Juan Ramón Rojas, escritor y periodista.
La pugna abierta públicamente entre Laura Fernández y Pilar Cisneros, está girando a favor de la ahora precandidata del chavismo, quien se aligeró a formalizar su aspiración presidencial antes de que la vocera del oficialismo se le adelantara y nombrara, a dedo, al candidato de su preferencia.

Como gallo tapado, se hablaba de un médico ultraconservador e incluso del señor de las escobas. No pudo. Se le atravesó la ex ministra de la presidencia y la dejó muy debilitada en su poder de decisión todopoderosa, como lo venía haciendo desde que hace casi cuatro años.
Juan Diego Castro, desahuciado, terminó haciendo casa aparte. Se conformaría con llegar a Cuesta de Moras con sus escobas, con un partido desconocido, si es que los votos le alcanzan.
Cisneros, derrotada por Fernández, que no le perdona su pasado cercano a Óscar Arias y al PLN, ahora anuncia que se distancia de la campaña del Partido Pueblo Soberano: abandona el cargo de estratega política y encargada de comunicación de la campaña.
Es decir, nada menos, que iba estar al servicio de Fernández, la nueva estrella de la resquebrajada coalición, encabezada por la ex ministra. Se quedará con la diputación y vocera del original chavismo. Coincide con la renuncia de lo que quedaba del gabinete original Rodrigo Chaves.

Con las últimas dimisiones, prácticamente da por terminado su gobierno, casi nueve meses antes del 8 de mayo. Un gobierno muy pobre en realizaciones y abundante en propaganda y exabruptos.
Se limitó a terminar algunas obras que venían de anteriores administraciones: los hospitales de Turrialba y Puntarenas, la carretera de Circunvalación, la ampliación del ingreso a Cartago y la Ruta 32.

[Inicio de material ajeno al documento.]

[config.mk]
export PLATFORM = sky130hd
export DESIGN_NAME = binary_hex_record_loader
export DESIGN_NICKNAME = d
export VERILOG_FILES = /design/src/rtl/hrl_pkg.sv /design/src/rtl/binary_hex_record_loader.sv /design/src/rtl/hrl_parser.sv
export VERILOG_INCLUDE_DIRS = /design/src /design/src/rtl
export SDC_FILE = /design/constraint.sdc
export NUM_CORES = 1
export LEC_CHECK = 0
export BUFFER_PORTS_ARGS = -buffer_cell sky130_fd_sc_hd__buf_4
export CAP_MARGIN = 0
export CORE_MARGIN = 3
export CORE_UTILIZATION = 60
export DETAILED_ROUTE_END_ITERATION = 10
export HOLD_SLACK_MARGIN = 0.05
export PLACE_DENSITY = 0.82
export SLEW_MARGIN = 20
export SYNTH_ARGS = -nofsm -noshare
export SYNTH_HDL_FRONTEND = slang
export SYNTH_SLANG_ARGS = --single-unit
[constraint.sdc]
create_clock -name clk -period 4.75 [get_ports clk]
set_input_delay 0.95 -clock clk [delete_from_list [all_inputs] [get_ports clk]]
set_output_delay 0.95 -clock clk [all_outputs]
set_load 0.02 [all_outputs]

Paralizó obras fundamentales como la construcción de los hospitales de Cartago y Limón, la ampliación de la vía a San Ramón y el tramo entre Barranca y Limonal (Ruta 1), que estaban en marcha. A esto se suma la negociación para la ampliación urgente de la Ruta 27.
Pasará a la historia por sus berrinches, pero nada más.